- Exercise details: From the data below, copy out every line in which the word "inverters" occurs.

- Task data:
___
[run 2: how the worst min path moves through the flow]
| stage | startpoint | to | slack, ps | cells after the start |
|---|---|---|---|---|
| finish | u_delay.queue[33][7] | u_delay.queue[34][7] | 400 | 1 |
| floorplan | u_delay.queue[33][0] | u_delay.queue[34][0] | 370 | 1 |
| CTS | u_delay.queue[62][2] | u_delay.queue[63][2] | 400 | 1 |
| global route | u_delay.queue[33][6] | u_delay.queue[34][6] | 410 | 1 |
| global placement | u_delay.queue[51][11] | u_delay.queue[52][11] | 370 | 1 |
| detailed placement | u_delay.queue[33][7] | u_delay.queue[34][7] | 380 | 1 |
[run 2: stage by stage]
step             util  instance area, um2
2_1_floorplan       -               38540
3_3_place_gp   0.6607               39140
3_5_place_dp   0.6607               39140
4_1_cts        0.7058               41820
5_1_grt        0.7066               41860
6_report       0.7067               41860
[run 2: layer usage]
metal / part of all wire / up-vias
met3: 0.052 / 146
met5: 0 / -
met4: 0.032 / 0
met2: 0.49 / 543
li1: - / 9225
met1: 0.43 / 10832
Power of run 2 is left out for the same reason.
## config.mk

```make
export PLATFORM = sky130hd
export DESIGN_NAME = comb_config_regs
export DESIGN_NICKNAME = d
export VERILOG_FILES = /design/src/source/comb_config_pkg.sv /design/src/source/comb_config_regs.sv
export VERILOG_INCLUDE_DIRS = /design/src /design/src/source
export SDC_FILE = /design/constraint.sdc
export NUM_CORES = 1
export LEC_CHECK = 0
export BUFFER_PORTS_ARGS = -buffer_cell sky130_fd_sc_hd__buf_2
export CAP_MARGIN = 15
export CORE_AREA = 8 8 108 110
export CTS_CLUSTER_SIZE = 20
export DETAILED_ROUTE_END_ITERATION = 6
export DIE_AREA = 0 0 116 118
export PLACE_DENSITY = 0.68
export SLEW_MARGIN = 30
export SYNTH_ARGS = -nofsm -noshare
export SYNTH_HDL_FRONTEND = slang
export SYNTH_SLANG_ARGS = --single-unit
```

## constraint.sdc

```tcl
create_clock -name clk -period 3.6 [get_ports clk]
set_input_delay 0.36 -clock clk [delete_from_list [all_inputs] [get_ports clk]]
set_output_delay 0.36 -clock clk [all_outputs]
set_load 0.005 [all_outputs]
```

## src/source/comb_settings.svh

```systemverilog
`ifndef COMB_SETTINGS_SVH
`define COMB_SETTINGS_SVH

// Audio sample format
`define SAMPLE_WIDTH 12

// Delay line depth in samples, kept short for simulation
`define DELAY_MAX 64
// Delay length word
`define DELAY_WIDTH 16

// Feedback gain, signed Q1.7
`define GAIN_WIDTH 8
`define GAIN_FRAC 7

// Filter count, power of two only
`define NUM_COMBS 4
`define COMB_IDX_WIDTH 2

`endif

```

## src/source/comb_config_pkg.sv

```systemverilog
`include "comb_settings.svh"

package comb_config_pkg;

    ////////////////////
    // Config types
    ////////////////////

    // Delay length in samples
    // Valid range 1 to DELAY_MAX once written
    typedef logic [`DELAY_WIDTH-1:0] delay_len_t;

    // Feedback gain, signed fixed point
    typedef logic signed [`GAIN_WIDTH-1:0] gain_t;

    // Selects one filter of the bank
    typedef logic [`COMB_IDX_WIDTH-1:0] comb_idx_t;

endpackage

```

## src/source/comb_config_regs.sv

```systemverilog
`timescale 1ns/10ps

`include "comb_settings.svh"

module comb_config_regs
    import comb_config_pkg::*;
(
    input  logic       clk,
    input  logic       rstn,
    input  logic       cfg_write,
    input  comb_idx_t  cfg_index,
    input  delay_len_t cfg_delay,
    input  gain_t      cfg_gain,
    output delay_len_t delay_len [`NUM_COMBS],
    output gain_t      gain      [`NUM_COMBS]
);

    // Longest legal delay in the length format
    localparam delay_len_t LEN_MAX = delay_len_t'(`DELAY_MAX);

    // Written delay after range limiting
    delay_len_t delay_clamped;

    ////////////////////
    // Range check
    ////////////////////

    always_comb begin
        if (cfg_delay == '0) begin
            // Zero delay has no tap
            delay_clamped = delay_len_t'(1);
        end else if (cfg_delay > LEN_MAX) begin
            delay_clamped = LEN_MAX;
        end else begin
            delay_clamped = cfg_delay;
        end
    end

    ////////////////////
    // Per filter registers
    ////////////////////

    always_ff @(posedge clk) begin
        if (!rstn) begin
            // Longest delay and no feedback
            for (int k = 0; k < `NUM_COMBS; k++) begin
                delay_len[k] <= LEN_MAX;
                gain[k]      <= '0;
            end
        end else if (cfg_write) begin
            // Only the indexed filter changes
            delay_len[cfg_index] <= delay_clamped;
            gain[cfg_index]      <= cfg_gain;
        end
    end

endmodule

```

After elaboration in Yosys (flattened, before gate mapping). Cells that the tools add are included.

Register bits after elaboration: 96. Input port bits: 29. Output and inout port bits: 96. Logic and storage cells: 22.

Magnitude comparators: 3. Multiplexer cells: 8. Bitwise logic cells: 1. Reductions and logical operators: 2.

Operators with widths (number): $bwmux W64 (1); $mux W16 (3); $bwmux W32 (1); $demux W16 S2 (1); $demux W8 S2 (1); $gt A16 B7 Y1 const B (1); $logic_not A16 Y1 (1); $mux W8 (1); $ge A3 B3 Y1 const B (1); $lt A3 B1 Y1 const B (1); $not A2 Y3 (1); $logic_and A1 B1 Y1 (1).

Longest topological paths before layout. Gate-level depths: netlist (run 1).

Depth after elaboration: 6. Gate-level depth with buffers: 6. Depth with buffers taken out: 3.

Worst setup path after synthesis (run 1). OpenSTA, ideal clock, no wires.

Path type: in2reg. Start: input cfg_index[0]. End: register delay_len[49] (netlist name). Setup time: 117 ps. Data arrival time: 1447 ps. Data required time: 3483 ps. Slack: 2036 ps. Stages on the path: 5. Path buffers: 2. Cells stage by stage: buf_2 > or3b_1 > clkbuf_1 > and2_1 > a22o_1.

Cells in the longest elaborated chain, start to end: 6. Elaborated cells on any way between the ends: 7. Those cells by class: order compare (2); mux (3); bitwise (1); reduce/logical (1).

RTL lines: start: declaration (RTL line comb_config_regs.sv:11) `input comb_idx_t cfg_index,`; $not A2 Y3 (implied by the code) * (RTL line comb_config_regs.sv:52) `delay_len[cfg_index] <= delay_clamped;`; $ge A3 B3 Y1 (implied by the code) / $lt A3 B1 Y1 (equally long branches) (RTL line comb_config_regs.sv:52); $logic_and A1 B1 Y1 (implied by the code) (RTL line comb_config_regs.sv:52); $mux W16 (implied by the code) (RTL line comb_config_regs.sv:52); $demux W16 S2 * (RTL line comb_config_regs.sv:52); $bwmux W64 * (RTL line comb_config_regs.sv:52); end signal: indexed assignment (RTL line comb_config_regs.sv:52); end: declaration (RTL line comb_config_regs.sv:14) `` output delay_len_t delay_len [`NUM_COMBS], ``.

Every way passes the cells marked *; elsewhere a longest branch is shown, timed or not. A chain may end at the register's enable or synchronous reset.

Worst setup path after layout (run 1).
Start: input cfg_index[0]. End: register delay_len[53] (netlist name).

Same word-level chain as after synthesis.

==> results of run 1 <==
## Yosys cell counts, drive strengths merged, types with 3 or more instances
library cell	count
a21boi	35
a22o	3
a32o	6
and3	37
buf	9
clkbuf	20
dfxtp	96
nand2	70
nand3	15
nand4	3
nor2	6
nor3b	4
nor4	8
o21ai	3
o41ai	10
## per-stage QoR
stage | instances | setup slack, ps | power [uW] | instance area (sq um) | util, %
after CTS | 590 | 1950 | 1950 | 4270 | 42.7
final | 591 | 2040 | 1910 | 4280 | 42.8
after detailed placement | 575 | 1550 | 1220 | 4060 | 40.6
after floorplan | 342 | 2040 | 1170 | 3380 | -
after global placement | 575 | 1590 | 1220 | 4060 | 40.6
after global routing | 591 | 1890 | 2010 | 4280 | 42.8
## cells in the final DEF, fill, tap and decap left out, drive strengths merged, types with 8 or more instances in the layout
master and instances:
a21boi 35, o41ai 10, and3 37, buf 127
nand3 15, clkbuf 11, dfxtp 96, nor4 8
nand2 70
## registers in the layout (all words and copies together) (netlist names)
signal	cells
delay_len	64
gain	32
## path summary, 6_finish.rpt
| check | startpoint | endpoint | slack [ps] | depth (start not counted) |
|---|---|---|---|---|
| min | cfg_gain[0] | gain[16] | 280 | 3 |
| max | cfg_index[0] | delay_len[53] | 2040 | 4 |
| max reg2reg | delay_len[38] | delay_len[38] | 2940 | 2 |
| min reg2reg | delay_len[54] | delay_len[54] | 460 | 2 |
## layout make-up
type	instances	area, sq um
sequential	96	1920
inverter	1	3.75
tap	136	170
clock inverter	4	53.8
clock buffer	11	151
timing repair buffer	127	647
fill	1005	5720
multi-input combinational	216	1330
## cell families (layout without fill, tap and decap cells)
| kind of cell | count (synthesis) | after routing | synth area share (%) |
|---|---|---|---|
| AO/OA/AOI/OAI | 62 | 62 | 14.3 |
| AND/OR/NAND/NOR | 154 | 154 | 24.9 |
| buffers and inverters | 30 | 143 | 3.85 |
| flip-flops | 96 | 96 | 56.9 |
## power breakdown
part | switching (uW) | internal, uW | leakage (uW)
sequential | 5.54 | 1070 | 0.000775
combinational | 77.9 | 39.7 | 0.00115
clock | 362 | 357 | 0.0000976
total | 446 | 1470 | 0.00202
## layer usage
metal	global-route usage (%)	part of all wire [%]	vias up
met1	18.1	46	1348
met5	0	0.13	-
met3	4.26	7.9	17
li1	-	-	1415
met4	7.87	2.3	2
met2	22.0	44	100
## worst min-delay path: stages
cell	delay [ps]
buf_2	130
nand2_1	50
a21boi_0	60
==> impl_metrics.csv, run 1 <==
group,metric,value,unit
pwr,power.density,447,nW/um^2
pwr,p_leak,0.00202,uW
clock_tree,cts.sinks,96,
yosys,yosysSeqAreaShare,56.9,%
yosys,synth_top_flop_cell,"dfxtp_1",
clock_tree,cts-resized-gates,0,
yosys,async_flop_share,0,%
die,die_area,13700,sq um
routing,via_count,2882,
routing,ant_nets,0,
job,max-cap-violations,0,
finish,areaGrowthSynthToFinish,26.7,%
clock_tree,clkLatencyLatePin,350,ps
min_path,hold_class,"input port to flip-flop",
critical_path,setup.worst_path.end_class,"flip-flop",
clock_tree,postCtsHoldBufs,0,
finish,drive_gt1_share,33.6,%
placement,io_buffers,124,
sta,fin_skew,0,ps
die,initial_core_util,33.8,%
routing,wirelength,9730,um
die,die_w,116,um
routing,drt_pre_antenna_iters,5,
critical_path,crit_arrival,1810,ps
global_routing,grt_pass1_vias,2998,
sta,min_period,1560,ps
yosys,synthCells,342,
yosys,synth_edf_count,0,
yosys,synth_top_area_share,56.9,%
global_routing,track_usage,14.6,%
global_routing,grt_max_degree,98,
routing,post-route-drc-count,0,
critical_path,start_kind,"input port",
sta,finalSetupViolations,0,
critical_path,critPathKind,"input port to flip-flop",
sta,tightest_slew,782,ps
yosys,yosysWarnings,0,
status,status,"finished clean",
clock_tree,htree_levels,3,
global_routing,grt_pass1_wl,15800,um
sta,rsz0062_at_grt,"false",
yosys,avgSynthCellArea,9.87,sq um
critical_path,worstPathCellList,"buf_2 > or3b_2 > and2_1 > a22o_1",
die,rows,37,
finish,layout.nets,480,
die,pin_count,125,
critical_path,slowest_stage,"or3b_2",
finish,insertedDiodeCount,0,
yosys,synth_area_leaders,"dfxtp_1 57%, a21boi_0 7.8%, nand2_1 7.8%",
clock_tree,cts_buffer_depth,2,
critical_path,cpLargestDelayFamily,"simple AND/OR/NAND/NOR gates",
clock_tree,post_cts_buffers,0,
clock_tree,cts-root-buf,"clkbuf_8",
routing,via_per_inst,4.88,
sta,fin_crit_sh,43.4,%
global_routing,grt_overflow,0,
routing,drtIter0Drc,216,
clock_tree,cts-buffers-inserted,9,
global_routing,antenna_found_initial,1,
critical_path,cp.required,3850,ps
critical_path,critical_path.max_stage_delay,760,ps
sta,max_freq,640,MHz
yosys,ys_ff_latch,96,
critical_path,critPathBufInv,1,
pwr,ir_worst_vdd,0.183,mV
sta,holdWs,281,ps
placement,place.gp.congestion,0.738,
routing,wl_per_cell,16.5,um
sta,tns,0,ps
critical_path,cp_max_fo,25,
clock_tree,cts_tree,"done",
clock_tree,clk_pin_slew,100,ps
sta,hold_violations,0,
sta,maxSlewHeadroom,47.9,%
yosys,netlist_area,3380,sq um
die,die_h,118,um
sta,maxSlewViolCount,0,
yosys,ys_types,34,
die,core,10000,sq um
yosys,synth_nets,371,
placement,hpwl,6790,um
yosys,synth_top_cell_by_area,"dfxtp_1",
(Power assumes the default switching activity.)
**config.mk**
```make
export PLATFORM = sky130hd
export DESIGN_NAME = la_top
export DESIGN_NICKNAME = d
export VERILOG_FILES = /design/src/la_pkg.sv /design/src/la_capture_ctrl.sv /design/src/la_regs.sv /design/src/la_sampler.sv /design/src/la_top.sv /design/src/la_trigger.sv
export VERILOG_INCLUDE_DIRS = /design/src
export SDC_FILE = /design/constraint.sdc
export NUM_CORES = 1
export LEC_CHECK = 0
export BUFFER_PORTS_ARGS = -buffer_cell sky130_fd_sc_hd__clkbuf_2
export CELL_PAD_IN_SITES_DETAIL_PLACEMENT = 1
export CELL_PAD_IN_SITES_GLOBAL_PLACEMENT = 2
export CORE_MARGIN = 1
export CORE_UTILIZATION = 39
export CTS_CLUSTER_SIZE = 8
export DETAILED_ROUTE_END_ITERATION = 16
export PLACE_DENSITY_LB_ADDON = 0.1
export SLEW_MARGIN = 20
export SYNTH_ARGS = -nofsm -noshare
export SYNTH_HDL_FRONTEND = slang
export SYNTH_SLANG_ARGS = --single-unit
```
**constraint.sdc**
```tcl
create_clock -name observer_clk -period 5.7 [get_ports observer_clk]
set_input_delay 0.855 -clock observer_clk [delete_from_list [all_inputs] [get_ports observer_clk]]
set_output_delay 0.855 -clock observer_clk [all_outputs]
set_load 0.05 [all_outputs]
```
### config.mk
export PLATFORM = sky130hd
export DESIGN_NAME = gmii_delay_line
export DESIGN_NICKNAME = d
export VERILOG_FILES = /design/src/hdl/gmii_pkg.sv /design/src/hdl/tx_mux_pkg.sv /design/src/hdl/gmii_delay_line.sv
export SDC_FILE = /design/constraint.sdc
export NUM_CORES = 1
export LEC_CHECK = 0
export ABC_AREA = 1
export BUFFER_PORTS_ARGS = -buffer_cell sky130_fd_sc_hd__buf_2
export CORE_MARGIN = 3
export CORE_UTILIZATION = 57
export CTS_CLUSTER_DIAMETER = 100
export DETAILED_ROUTE_END_ITERATION = 10
export GPL_TIMING_DRIVEN = 0
export PLACE_DENSITY_LB_ADDON = 0.08
export SETUP_SLACK_MARGIN = 0.05
export SLEW_MARGIN = 20
export SYNTH_ARGS = -nofsm -noshare
export SYNTH_HDL_FRONTEND = slang
export SYNTH_SLANG_ARGS = --single-unit
### constraint.sdc
create_clock -name I_125m_clk -period 0.8 [get_ports I_125m_clk]
set_clock_uncertainty 0.05 [all_clocks]
set_input_delay 0.16 -clock I_125m_clk [delete_from_list [all_inputs] [get_ports I_125m_clk]]
set_output_delay 0.16 -clock I_125m_clk [all_outputs]
set_load 0.01 [all_outputs]
### src/hdl/gmii_pkg.sv
// GMII byte and FIFO word types, input port count

package gmii_pkg;

  // ----------------------------------------
  // Data types
  // ----------------------------------------

  // One byte on the GMII data lines
  typedef logic [7:0] gmii_byte_t;

  // Buffered word with dv on top of the data byte
  typedef logic [8:0] gmii_word_t;

  // ----------------------------------------
  // Sizes
  // ----------------------------------------

  // Number of transmit inputs into the mux
  localparam int NUM_PORTS = 4;

endpackage

### src/hdl/tx_mux_pkg.sv
// Scheduler state enum, port index and fill types, default thresholds

package tx_mux_pkg;

  // ----------------------------------------
  // Types
  // ----------------------------------------

  // Index of one input port
  typedef logic [1:0] port_idx_t;

  // FIFO fill level with one bit above the address for a full 4096 FIFO
  typedef logic [12:0] fill_cnt_t;

  // Scheduler states
  typedef enum logic [1:0] {
    IDLE,
    GAP,
    SEND
  } sched_state_t;

  // ----------------------------------------
  // Defaults
  // ----------------------------------------

  localparam int DEF_START_LEVEL = 8;
  localparam int DEF_GAP_MIN     = 8;
  localparam int DEF_TRAIL_WORDS = 2;
  // Long enough for a returned port 1 packet to get ahead
  localparam int DEF_P0_DELAY    = 32;

endpackage

### src/hdl/gmii_delay_line.sv
// Fixed-depth shift register delay for one GMII stream
`timescale 1ns/1ns

module gmii_delay_line #(
  parameter int P0_DELAY = tx_mux_pkg::DEF_P0_DELAY
)
(
  input  logic                I_125m_clk,
  input  logic                in_dv,
  input  gmii_pkg::gmii_byte_t in_d,
  output logic                out_dv,
  output gmii_pkg::gmii_byte_t out_d
);

  // One stage per cycle of delay
  gmii_pkg::gmii_word_t taps [P0_DELAY];

  // ----------------------------------------
  // Shift chain
  // ----------------------------------------
  always_ff @(posedge I_125m_clk)
  begin
    taps[0] <= {in_dv, in_d};
    for (int i = 1; i < P0_DELAY; i++)
    begin
      taps[i] <= taps[i-1];
    end
  end

  // Last stage is exactly P0_DELAY cycles behind the input
  assign out_dv = taps[P0_DELAY-1][8];
  assign out_d  = taps[P0_DELAY-1][7:0];

endmodule

==> impl_metrics.ini, run 1 <==
[run_status]
status = finished with violations
violations = setup timing

[critical_path]
cp_num_buf_inv = 1
critical_path_depth = 1
reg2reg_to = taps[1][115]
r2r_cells = 0
worstSetupStartpointType = flop
crit_chain = buf_6
worstPathMaxFanout = 1
cp-end-kind = output pin
crit_path_top_delay_cell = dfxtp_2
worstPathRequired_ns = 0.59
cp_top_family = flip-flops
reg2reg_slack_ns = 0.33
crit_end = out_d[1]
startpoint = taps[1][136]
critPathKind = flop to output pin
arrival_ns = 0.98
critPathMaxStageDelay_ns = 0.32
r2r-start = taps[1][106]

[die]
die_h_um = 107
num_io_pins = 19
die-area_sq_um = 11500
die_w_um = 107
row_count = 36
start_util = 0.591
coreArea_sq_um = 9860

[clock_tree]
clockRootBuffer = clkbuf_8
insertion_delay_ns = 0.55
cts.path.max_buffers = 3
clk_pin_slew_ns = 0.07
numCtsBuffers = 24
cts_tree = built
htree_num_levels = 1
cts_sinks = 288

[detailed_routing]
drtIter0Drc = 36
num_vias = 1978
wl_um = 5030
drc = 0
drtPass1Iterations = 2
ant_nets = 0
viasPerCell = 4.03
routedWlPerCell_um = 10.3

[finish]
multiInputGateArea_sq_um = 0
post-route-util = 0.712
top_register = taps
antennaDiodeCount = 0
fillCellCount = 615
final_nets = 351
final-seq-area_sq_um = 5780
top_regs = taps (288)
largest_reg_flops = 288
finalInstanceArea_sq_um = 7030
drive_gt1_frac = 0.184
comb.multi_input.count = 0
syn_to_final_growth_pct = 20.6

[grt]
grt_antenna_before_repair = 0
met1_usage = 0.112
grt_pass1_wl_um = 8820
grtUsageTotal = 0.0952
grt-ovfl-total = 0
grt.busiest_layer = met2
gr-usage-met3 = 0.0319
grt_max_degree = 17
use_met2 = 0.155
grt_pass1_vias = 2078

[timing]
fin_crit_ns = 1.19
fin_ws_ns = -0.388
min_period_over_period = 1.49
worst_slew_pin_slew_ns = 0.200
fmax_mhz = 841
finalSetupViolations = 9
relSlewSlack = 0.867
hold_viol_final = 0
timing.hold.ws_ns = 0.190
drv_slew = 0
rsz0062_at_grt = true

[power_and_ir_drop]
power_leakage_nw = 2.97
powerDensity_nw_per_um2 = 3890
irDropWorstVdd_uv = 2680

[placed_design]
place.gp.congestion = 0.575
dp_hpwl_um = 2290
portBuffers = 18
postPlaceCellArea_sq_um = 6080

[synth]
synth-seq-cells = 288
avgSynthCellArea_sq_um = 19.7
synth_warnings = 0
syn_inst = 296
ys_seq_area_frac = 0.990
syn_nets = 306
ys_types = 2
syn_area_sq_um = 5830

[flow_run]
max_cap_violations = 0

[worst_hold_path]
hp-class = input port to flop
## cells in the mapped netlist
master / number / share of area
buf_4: 8 / 0.010
dfxtp_1: 288 / 0.99
## routing by layer
metal / part of all wire / vias to the layer above
li1: - / 990
met1: 0.45 / 928
met2: 0.47 / 44
met3: 0.050 / 16
met4: 0.032 / 0
met5: 0 / -
## logic make-up (layout without fill, tap and decap cells)
kind of cell | after synthesis | count (layout) | share of synthesized area
DFF | 288 | 288 | 0.990
buffers and inverters | 8 | 70 | 0.0103
## what timing repair did
item	in CTS	in global routing
setup endpoints to repair	9	9
buffers inserted	0	0
hold endpoints to repair	9	0
gates resized for setup	13	5
hold buffers	9	0
## per-stage QoR
step | worst slack, ns | power [mW] | cells | setup TNS [ns]
global placement | 0.0734 | 15.6 | 447 | 0
global route | -0.445 | 28.3 | 491 | -3.91
detailed placement | 0.0673 | 15.7 | 447 | 0
finish | -0.388 | 27.3 | 491 | -3.46
floorplan | 0.189 | 15.6 | 296 | 0
CTS | -0.421 | 27.7 | 491 | -3.73
## worst min path at each step
stage / to / cells past startpoint / from
floorplan: taps[0][0] / 0 / in_d[0]
global placement: taps[0][3] / 1 / in_d[3]
detailed placement: taps[0][0] / 1 / in_d[0]
CTS: taps[0][8] / 2 / in_dv
global route: taps[0][4] / 2 / in_d[4]
finish: taps[0][8] / 2 / in_dv
## report_power, final
| group | total [mW] | switching, mW | internal (mW) |
|---|---|---|---|
| clock | 11.9 | 4.52 | 7.41 |
| sequential | 15.3 | 0.169 | 15.1 |
| combinational | 0.115 | 0.0292 | 0.0853 |
## final cells by class
cell class            instances  share of cell area
Sequential cell             288               0.822
Timing Repair Buffer         27              0.0336
Tap cell                    133              0.0237
Clock inverter                9              0.0246
Clock buffer                 34              0.0961
## cell usage in the layout (no fill, tap or decap)
cell type and instances:
buf_2 9, buf_6 9, bufinv_16 5, clkbuf_1 4, clkbuf_16 22, clkbuf_8 8, clkinv_2 3, clkinvlp_4 1
dfxtp_1 279, dfxtp_2 9, dlygate4sd3_1 9
(Power assumes the default switching activity.)
==> inputs of run 2 (changes only) <==
ABC_AREA = not set   (was 1)
CORE_UTILIZATION = 40   (was 57)
==> run 2 against run 1 <==
Against the previous run:
- sequential share of layout area decreased by 0.91 points
- count of clock-buffer cells in the layout grew 6
- global-route usage fell by 3.7 points
- power is 0.29% higher
- the run still ends with setup timing left
- routed wire length fell by 12%
- critical path type unchanged
- non-clock buffer count stayed put
- worst hold slack improved by 0.060 ns
- critical path depth did not move
- first-iteration DRC count rose by 33%
- largest power group unchanged
==> impl_metrics.ini, run 2 (synthesized netlist as in run 1, its figures left out) <==
[critical_path]
crit_chain = buf_6
cp_top_family = flip-flops
cp_num_buf_inv = 1
worstPathMaxFanout = 1
critPathKind = flop to output pin
worstSetupStartpointType = flop
worstPathRequired_ns = 0.59
cp-end-kind = output pin
crit_path_top_delay_cell = dfxtp_2
critPathMaxStageDelay_ns = 0.32
arrival_ns = 0.91

[clock_tree]
cts.path.max_buffers = 3
insertion_delay_ns = 0.49
htree_num_levels = 1
cts_sinks = 288
numCtsBuffers = 26
clk_pin_slew_ns = 0.06
cts_tree = built
clockRootBuffer = clkbuf_16

[power_and_ir_drop]
netSwitchingFraction = 0.176
powerDensity_nw_per_um2 = 3860
clockPowerShare = 0.439
pwr-share-seq = 0.557
p_int_mw = 22.6
switching_power_mw = 4.82
power_leakage_nw = 2.99
pwr-share-comb = 0.004
irDropWorstVdd_uv = 1730
finalPower_mw = 27.4

[detailed_routing]
viasPerCell = 3.62
drtIter0Drc = 48
drc = 0
wl_um = 4450
routedWlPerCell_um = 8.19
num_vias = 1965
drtPass1Iterations = 4
ant_nets = 0

[timing]
worst_slew_pin_slew_ns = 0.139
tns_ns = -2.86
finalSetupViolations = 9
relSlewSlack = 0.907
min_period_over_period = 1.41
fin_crit_ns = 1.12
fin_ws_ns = -0.325
drv_slew = 0
rsz0062_at_grt = true
hold_viol_final = 0
fmax_mhz = 889

[placed_design]
place.gp.congestion = 0.580
dp_slack_ns = 0.0677
dp_hpwl_um = 1920
portBuffers = 18

[finish]
multiInputGateArea_sq_um = 0
drive_gt1_frac = 0.185
fillCellCount = 1151
layout_common_cells = dfxtp_1 (280), clkbuf_16 (27), buf_2 (10)
layout_commonest_cell = dfxtp_1
final-seq-area_sq_um = 5780
largest_reg_flops = 288
top_register = taps
top_regs = taps (288)
comb.multi_input.count = 0
final_nets = 353
antennaDiodeCount = 0
syn_to_final_growth_pct = 22.0

[run_status]
status = finished with violations
violations = setup timing

[grt]
grt_max_degree = 16
grt-ovfl-total = 0
grt_pass1_vias = 1843
grtUsageTotal = 0.0582
grt_pass1_wl_um = 7900
grt_antenna_before_repair = 0

[die]
start_util = 0.415
num_io_pins = 19
die_w_um = 127
row_count = 43
die_h_um = 127
coreArea_sq_um = 14000
die-area_sq_um = 16000

[worst_hold_path]
hp-class = input port to flop

[flow_run]
max_cap_violations = 0
## run 2: area by class of cell
cell class	count	area share
tap	180	0.0317
clock inverter	8	0.0127
clock buffer	40	0.110
timing repair buffer	27	0.0324
sequential	288	0.813
## run 2: routing by layer
layer | share of wire | vias up | global-route usage
met1 | 0.48 | 909 | 0.0712
met2 | 0.39 | 43 | 0.0813
met5 | 0 | - | 0
met3 | 0.084 | 16 | 0.0291
met4 | 0.040 | 0 | 0.0372
li1 | - | 997 | -
## run 2: power by group through the flow
stage                     clock (mW)  sequential, mW  combinational (mW)
final                           12.0            15.3               0.111
after global routing            13.1            15.3               0.119
after CTS                       12.5            15.3               0.111
after detailed placement           0            15.6              0.0826
after global placement             0            15.6              0.0822
after floorplan                    0            15.5              0.0408
## run 2: through the flow
step | utilization | area [sq um] | instances | hold slack [ns]
finish | 0.506 | 7110 | 543 | 0.250
global placement | 0.437 | 6140 | 494 | 0.214
global route | 0.506 | 7110 | 543 | 0.226
detailed placement | 0.437 | 6140 | 494 | 0.214
floorplan | - | 5830 | 296 | 0.138
CTS | 0.506 | 7100 | 543 | 0.223
## run 2: final timing paths
path | start | to | slack, ns | depth (start not counted)
setup / recovery | taps[1][136] | out_d[1] | -0.32 | 1
hold / removal | in_d[6] | taps[0][6] | 0.25 | 2
setup reg to reg | taps[0][97] | taps[0][106] | 0.35 | 0
hold reg to reg | taps[1][81] | taps[1][90] | 0.27 | 0
## run 2: repair_timing
action                                 in CTS  in global routing
setup buffers                               0                  0
setup endpoints to repair                   9                  9
hold buffers                                9                  0
pin swaps                                   0                  0
endpoints found under the hold margin       9                  0
resized for setup                          14                  2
___
- Exercise result:
| buffers and inverters | 30 | 143 | 3.85 |
buffers and inverters | 8 | 70 | 0.0103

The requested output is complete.